Nos cantos do ouro: mundialização mebêngôkre em tempos de garimpo
Em abril de 1984, um grupo de cerca de 200 guerreiros da aldeia de Gorotire, aldeia ao leste da Terra
Indígena Kayapó, resolveu empreender uma expedição guerreira a um garimpo localizado no interior do seu
território. Acamparam, realizaram seus rituais guerreiros durante a noite e, no amanhecer do dia, irromperam
na cabeceira da pista de pouso, principal ligação entre o garimpo e as cidades próximas. Hoje clandestino, o
garimpo de Maria Bonita era, na época, comandado pelo próprio Estado brasileiro, que tinha a exclusividade
da compra do ouro coletado ali. Os guerreiros de Gorotire ocuparam o garimpo e disseram que sairiam apenas
se o governo atendesse a duas demandas: a demarcação de seu território e o aumento da porcentagem dos lucros
da exploração de ouro que competia aos Gorotire. Essa última demanda pode a princípio contrastar com a
imagem de guardiões da floresta construída por algumas lideranças mebêngôkre, mais destacadamente líderes
como Cacique Raoni, Tuíre e Paulinho Paiakan.

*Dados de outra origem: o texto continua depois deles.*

### src/rtl/nes_cmd_fsm.sv
module nes_cmd_fsm
  import nes_pkg::*;
(
  input  logic              clk,
  input  logic              rst,
  input  logic              wr_en,
  input  logic [CMD_AW-1:0] cmd_addr,
  input  logic [DW-1:0]     wr_data,
  input  logic              win_zero,
  input  logic              ers_zero,
  output nes_state_e        state,
  output logic              win_load,
  output logic              ers_load,
  output logic              sel_add,
  output logic              sel_all,
  output logic              sel_clr,
  output logic              commit
);
  nes_state_e nxt;

  function automatic logic hit(input logic [CMD_AW-1:0] a, input logic [DW-1:0] d,
                               input logic [CMD_AW-1:0] ea, input logic [DW-1:0] ed);
    return (a == ea) && (d == ed);
  endfunction

  always_comb begin
    nxt      = state;
    win_load = 1'b0;
    ers_load = 1'b0;
    sel_add  = 1'b0;
    sel_all  = 1'b0;
    sel_clr  = 1'b0;
    commit   = 1'b0;
    unique case (state)
      ST_IDLE:
        if (wr_en) nxt = hit(cmd_addr, wr_data, ADR_KEY_A, CODE_KEY_A) ? ST_UNL1 : ST_IDLE;
      ST_UNL1:
        if (wr_en) nxt = hit(cmd_addr, wr_data, ADR_KEY_B, CODE_KEY_B) ? ST_UNL2 : ST_IDLE;
      ST_UNL2:
        if (wr_en) nxt = hit(cmd_addr, wr_data, ADR_KEY_A, CODE_SETUP) ? ST_ARM : ST_IDLE;
      ST_ARM:
        if (wr_en) nxt = hit(cmd_addr, wr_data, ADR_KEY_A, CODE_KEY_A) ? ST_UNL4 : ST_IDLE;
      ST_UNL4:
        if (wr_en) nxt = hit(cmd_addr, wr_data, ADR_KEY_B, CODE_KEY_B) ? ST_UNL5 : ST_IDLE;
      ST_UNL5:
        if (wr_en) begin
          if (wr_data == CODE_SECTOR) begin
            nxt      = ST_WINDOW;
            win_load = 1'b1;
            sel_add  = 1'b1;
          end else if (hit(cmd_addr, wr_data, ADR_KEY_A, CODE_CHIP)) begin
            nxt      = ST_ERASE;
            ers_load = 1'b1;
            sel_all  = 1'b1;
          end else begin
            nxt = ST_IDLE;
          end
        end
      ST_WINDOW:
        if (wr_en && wr_data == CODE_SECTOR) begin
          win_load = 1'b1;
          sel_add  = 1'b1;
        end else if (wr_en && wr_data != CODE_SUSPEND) begin
          nxt     = ST_IDLE;
          sel_clr = 1'b1;
        end else if (win_zero) begin
          nxt      = ST_ERASE;
          ers_load = 1'b1;
        end
      ST_ERASE:
        if (ers_zero) begin
          nxt    = ST_IDLE;
          commit = 1'b1;
        end
      default: nxt = ST_IDLE;
    endcase
  end

  always_ff @(posedge clk) begin
    if (rst) state <= ST_IDLE;
    else     state <= nxt;
  end


  erase_hold_chk: assert property (@(posedge clk) disable iff (rst)
    (state == ST_ERASE && !ers_zero) |=> state == ST_ERASE);


  window_abort_chk: assert property (@(posedge clk) disable iff (rst)
    (state == ST_WINDOW && wr_en && wr_data != CODE_SECTOR && wr_data != CODE_SUSPEND)
      |=> state == ST_IDLE);


  chip_start_chk: assert property (@(posedge clk) disable iff (rst)
    sel_all |=> state == ST_ERASE);
endmodule

### src/rtl/nes_sector_map.sv
module nes_sector_map #(
  parameter int SECT_W = 3
) (
  input  logic                   clk,
  input  logic                   rst,
  input  logic                   sel_add,
  input  logic                   sel_all,
  input  logic                   sel_clr,
  input  logic                   commit,
  input  logic [SECT_W-1:0]      sect_idx,
  output logic [(1<<SECT_W)-1:0] sel_map,
  output logic [(1<<SECT_W)-1:0] erased_map
);
  localparam int SECT_N = 1 << SECT_W;

  for (genvar g = 0; g < SECT_N; g++) begin : g_sect
    logic sel_q;
    logic ers_q;
    always_ff @(posedge clk) begin
      if (rst) begin
        sel_q <= 1'b0;
        ers_q <= 1'b0;
      end else if (commit) begin
        ers_q <= ers_q | sel_q;
        sel_q <= 1'b0;
      end else if (sel_clr) begin
        sel_q <= 1'b0;
      end else if (sel_all || (sel_add && sect_idx == SECT_W'(g))) begin
        sel_q <= 1'b1;
      end
    end
    assign sel_map[g]    = sel_q;
    assign erased_map[g] = ers_q;
  end


  commit_clear_chk: assert property (@(posedge clk) disable iff (rst)
    commit |=> sel_map == '0);


  erased_keep_chk: assert property (@(posedge clk) disable iff (rst)
    1'b1 |=> (erased_map & $past(erased_map)) == $past(erased_map));
endmodule

### src/rtl/nes_read_port.sv
module nes_read_port
  import nes_pkg::*;
#(
  parameter int SECT_W = 3
) (
  input  logic                   clk,
  input  logic                   rst,
  input  logic                   rd_en,
  input  logic                   busy,
  input  logic                   erasing,
  input  logic [SECT_W-1:0]      sect_idx,
  input  logic [(1<<SECT_W)-1:0] erased_map,
  output logic [DW-1:0]          rd_data
);
  logic tog;

  always_ff @(posedge clk) begin
    if (rst) begin
      rd_data <= '0;
      tog     <= 1'b0;
    end else if (rd_en) begin
      if (busy) begin
        rd_data <= {1'b0, tog, 2'b00, erasing, 3'b000};
        tog     <= ~tog;
      end else begin
        rd_data <= {DW{erased_map[sect_idx]}};
      end
    end
  end


  status_zero_bits_chk: assert property (@(posedge clk) disable iff (rst)
    (rd_en && busy) |=> (rd_data & 8'b1011_0111) == 8'h00);


  array_value_chk: assert property (@(posedge clk) disable iff (rst)
    (rd_en && !busy) |=> (rd_data == 8'h00 || rd_data == 8'hFF));


  hold_chk: assert property (@(posedge clk) disable iff (rst)
    !rd_en |=> $stable(rd_data));
endmodule

### src/rtl/nor_erase_sequencer.sv
module nor_erase_sequencer
  import nes_pkg::*;
#(
  parameter int ADDR_W    = 14,
  parameter int SECT_W    = 3,
  parameter int WIN_CYC   = 64,
  parameter int ERASE_CYC = 500
) (
  input  logic                   clk,
  input  logic                   rst,
  input  logic [ADDR_W-1:0]      addr,
  input  logic                   wr_en,
  input  logic [7:0]             wr_data,
  input  logic                   rd_en,
  output logic [7:0]             rd_data,
  output logic                   busy,
  output logic [(1<<SECT_W)-1:0] erased_map
);
  localparam int SECT_N = 1 << SECT_W;

  nes_state_e          state;
  logic                win_load, ers_load, win_zero, ers_zero;
  logic                sel_add, sel_all, sel_clr, commit;
  logic [SECT_N-1:0]   sel_map;
  logic [SECT_W-1:0]   sect_idx;
  logic [CMD_AW-1:0]   cmd_addr;
  logic                erasing;

  assign sect_idx = addr[ADDR_W-1 -: SECT_W];
  assign cmd_addr = addr[CMD_AW-1:0];
  assign erasing  = (state == ST_ERASE);
  assign busy     = (state == ST_WINDOW) || erasing;

  nes_cmd_fsm u_fsm (
    .clk(clk), .rst(rst), .wr_en(wr_en), .cmd_addr(cmd_addr), .wr_data(wr_data),
    .win_zero(win_zero), .ers_zero(ers_zero), .state(state),
    .win_load(win_load), .ers_load(ers_load), .sel_add(sel_add),
    .sel_all(sel_all), .sel_clr(sel_clr), .commit(commit)
  );

  nes_down_timer #(.MAXV(WIN_CYC)) u_win_tmr (
    .clk(clk), .rst(rst), .load(win_load), .en(state == ST_WINDOW), .zero(win_zero)
  );

  nes_down_timer #(.MAXV(ERASE_CYC)) u_ers_tmr (
    .clk(clk), .rst(rst), .load(ers_load), .en(erasing), .zero(ers_zero)
  );

  nes_sector_map #(.SECT_W(SECT_W)) u_map (
    .clk(clk), .rst(rst), .sel_add(sel_add), .sel_all(sel_all), .sel_clr(sel_clr),
    .commit(commit), .sect_idx(sect_idx), .sel_map(sel_map), .erased_map(erased_map)
  );

  nes_read_port #(.SECT_W(SECT_W)) u_rd (
    .clk(clk), .rst(rst), .rd_en(rd_en), .busy(busy), .erasing(erasing),
    .sect_idx(sect_idx), .erased_map(erased_map), .rd_data(rd_data)
  );


  erase_ignores_write_chk: assert property (@(posedge clk) disable iff (rst)
    (erasing && !ers_zero && wr_en) |=> erasing);
endmodule

### config.mk
export PLATFORM = sky130hd
export DESIGN_NAME = nor_erase_sequencer
export DESIGN_NICKNAME = d
export VERILOG_FILES = /design/src/rtl/nes_pkg.sv /design/src/rtl/nes_down_timer.sv /design/src/rtl/nes_cmd_fsm.sv /design/src/rtl/nes_sector_map.sv /design/src/rtl/nes_read_port.sv /design/src/rtl/nor_erase_sequencer.sv
export SDC_FILE = /design/constraint.sdc
export NUM_CORES = 1
export LEC_CHECK = 0
export ABC_AREA = 1
export BUFFER_PORTS_ARGS = -buffer_cell sky130_fd_sc_hd__buf_2
export CORE_AREA = 4 4 101 103
export CTS_CLUSTER_SIZE = 28
export DETAILED_ROUTE_END_ITERATION = 8
export DIE_AREA = 0 0 105 107
export GPL_ROUTABILITY_DRIVEN = 0
export HOLD_SLACK_MARGIN = 0.05
export PLACE_DENSITY = 0.44
export SYNTH_ARGS = -nofsm -noshare
export SYNTH_HDL_FRONTEND = slang
export SYNTH_HIERARCHICAL = 1
export SYNTH_SLANG_ARGS = --single-unit
export TNS_END_PERCENT = 5
### constraint.sdc
create_clock -name clk -period 3.3 [get_ports clk]
set_input_delay 0.33 -clock clk [delete_from_list [all_inputs] [get_ports clk]]
set_output_delay 0.33 -clock clk [all_outputs]
set_load 0.005 [all_outputs]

Esse trabalho se propõe a discutir as formas de mundialização mebêngôkre nessas frestas, ou como algumas
comunidades mebêngôkre fazem seu mundo em um contexto marcado pela presença em intensidade variável há mais
de quatro décadas de invasores em seu território, especialmente garimpeiros ilegais. Esse emaranhado também
inclui as relações e divergências políticas com outros grupos mebêngôkre, que muitas vezes se traduzem
inclusive na própria relação com o garimpo.
A TI Kayapó que, juntamente com outras 5 TIs contíguas, compõe o maior território indígena demarcado do
planeta é terra indígena brasileira mais afetada pela exploração de ouro. Essa exploração se concentra
especialmente na porção leste do território, área de domínio do grupo denominado Gorotire, o primeiro grupo
a estabelecer relações pacíficas estáveis com os não indígenas, ainda na década de 1940. Desde 1970, o
garimpo de ouro está presente no território gorotire, mas os últimos anos testemunharam uma destruição sem
precedentes. O avanço da tecnologia da destruição, aliado ao aumento sucessivo do valor do ouro no mercado
internacional, causaram na última década uma mudança brusca de uma garimpagem mais artesanal para um
maquinário devastador. Nesse cenário, marcado pelas gigantescas crateras do garimpo, os Gorotire tentam
constantemente construir seu mundo em um emaranhado de exploração e conflitos com os não indígenas e com
outros grupos mebêngôkre. Isso é especialmente interessante se pensarmos que a forma de mundialização
característica dos Mebêngôkre é marcada ao mesmo tempo por uma constante busca de partes mais-que-humanas
para uma produção ritual da humanidade (nomes, cantos, indumentária) e um embate político entre diferentes
grupos mebengokre para uma produção social de coletivos humanos.